--- Data supplied ---
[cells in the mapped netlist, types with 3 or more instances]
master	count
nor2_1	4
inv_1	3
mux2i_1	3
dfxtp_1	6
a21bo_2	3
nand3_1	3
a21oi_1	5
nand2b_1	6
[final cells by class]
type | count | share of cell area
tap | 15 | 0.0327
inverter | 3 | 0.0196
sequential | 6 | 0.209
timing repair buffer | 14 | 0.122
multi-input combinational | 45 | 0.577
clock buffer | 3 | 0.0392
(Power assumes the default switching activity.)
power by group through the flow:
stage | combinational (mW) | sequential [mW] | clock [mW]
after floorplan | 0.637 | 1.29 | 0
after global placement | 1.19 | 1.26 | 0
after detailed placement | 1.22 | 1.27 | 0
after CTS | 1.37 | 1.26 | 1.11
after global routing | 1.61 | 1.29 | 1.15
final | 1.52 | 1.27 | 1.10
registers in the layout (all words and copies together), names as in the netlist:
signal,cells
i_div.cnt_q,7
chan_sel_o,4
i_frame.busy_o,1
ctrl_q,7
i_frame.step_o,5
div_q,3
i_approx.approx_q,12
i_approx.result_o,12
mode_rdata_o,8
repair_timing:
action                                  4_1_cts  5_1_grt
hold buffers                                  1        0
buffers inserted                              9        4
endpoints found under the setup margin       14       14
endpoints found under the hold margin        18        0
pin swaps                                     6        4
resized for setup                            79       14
==> src/rtl/irqx_pkg.sv <==
package irqx_pkg;

    localparam int unsigned OFF_STATUS   = 'h16;
    localparam int unsigned OFF_LIVE     = 'h18;
    localparam int unsigned OFF_MASK_SET = 'h1A;
    localparam int unsigned OFF_MASK_CLR = 'h1C;

    typedef enum logic {
        LINE_IDLE   = 1'b0,
        LINE_ACTIVE = 1'b1
    } line_state_e;

endpackage

==> src/rtl/irqx_sync.sv <==
module irqx_sync #(
    parameter int unsigned WIDTH  = 16,
    parameter int unsigned STAGES = 2
) (
    input  logic             clk,
    input  logic             rst_n,
    input  logic [WIDTH-1:0] din,
    output logic [WIDTH-1:0] dout
);

    logic [WIDTH-1:0] stage_q [STAGES];

    always_ff @(posedge clk or negedge rst_n) begin
        if (!rst_n) begin
            stage_q[0] <= '0;
        end else begin
            stage_q[0] <= din;
        end
    end

    for (genvar s = 1; s < STAGES; s++) begin : g_stage
        always_ff @(posedge clk or negedge rst_n) begin
            if (!rst_n) begin
                stage_q[s] <= '0;
            end else begin
                stage_q[s] <= stage_q[s-1];
            end
        end
    end

    assign dout = stage_q[STAGES-1];

    logic seen_edge_q;
    always_ff @(posedge clk or negedge rst_n) begin
        if (!rst_n) seen_edge_q <= 1'b0;
        else        seen_edge_q <= 1'b1;
    end

    AST_SYNC_CAPTURE: assert property (@(posedge clk) disable iff (!rst_n)
        seen_edge_q |-> (stage_q[0] == $past(din)));

endmodule

==> src/rtl/irqx_edge_fsm.sv <==
module irqx_edge_fsm
    import irqx_pkg::*;
(
    input  logic clk,
    input  logic rst_n,
    input  logic level,
    output logic rise
);

    line_state_e state_q;
    line_state_e state_nx;

    always_ff @(posedge clk or negedge rst_n) begin
        if (!rst_n) begin
            state_q <= LINE_IDLE;
        end else begin
            state_q <= state_nx;
        end
    end

    always_comb begin
        state_nx = state_q;
        unique case (state_q)
            LINE_IDLE:   if (level)  state_nx = LINE_ACTIVE;
            LINE_ACTIVE: if (!level) state_nx = LINE_IDLE;
        endcase
    end

    always_comb begin
        rise = 1'b0;
        unique case (state_q)
            LINE_IDLE:   rise = level;
            LINE_ACTIVE: rise = 1'b0;
        endcase
    end

    AST_NO_DOUBLE_RISE: assert property (@(posedge clk) disable iff (!rst_n)
        rise |=> !rise);

endmodule
==> src/rtl/stk_push_rule.sv <==
module stk_push_rule
    import stk_chk_pkg::*;
(
    input  stk_span_t span,
    input  sp_t       sp,
    input  len_t      len,
    input  sp_t       ub,
    output logic      bad
);
    wide_t w_sp, w_len, w_lim, w_ub, w_after, w_prev;
    logic  sp_zero, below_len, down_bad, up_zero_bad, up_bad;

    assign w_sp    = widen(sp);
    assign w_len   = widen_len(len);
    assign w_lim   = widen(span.limit);
    assign w_ub    = widen(ub);
    assign w_after = w_sp - w_len;
    assign w_prev  = w_sp - wide_t'(1);

    assign sp_zero   = (w_sp == '0);
    assign below_len = (w_sp < w_len);

    // expand-down: new top must land strictly above the limit, inside bound
    assign down_bad    = sp_zero || below_len || (w_after <= w_lim) || (w_sp > w_ub);
    // expand-up, pointer wrapped at zero: only legal if segment spans everything
    assign up_zero_bad = (span.seg_end != ub);
    // expand-up, normal: last byte pushed is sp-1 and must be within limit
    assign up_bad      = below_len || (w_prev > w_lim);

    always_comb begin
        if (span.expdown)  bad = down_bad;
        else if (sp_zero)  bad = up_zero_bad;
        else               bad = up_bad;
    end
endmodule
---
_Task description:_ Every line above that holds the string "found" should be copied into the answer.

_Result:_
endpoints found under the setup margin       14       14
endpoints found under the hold margin        18        0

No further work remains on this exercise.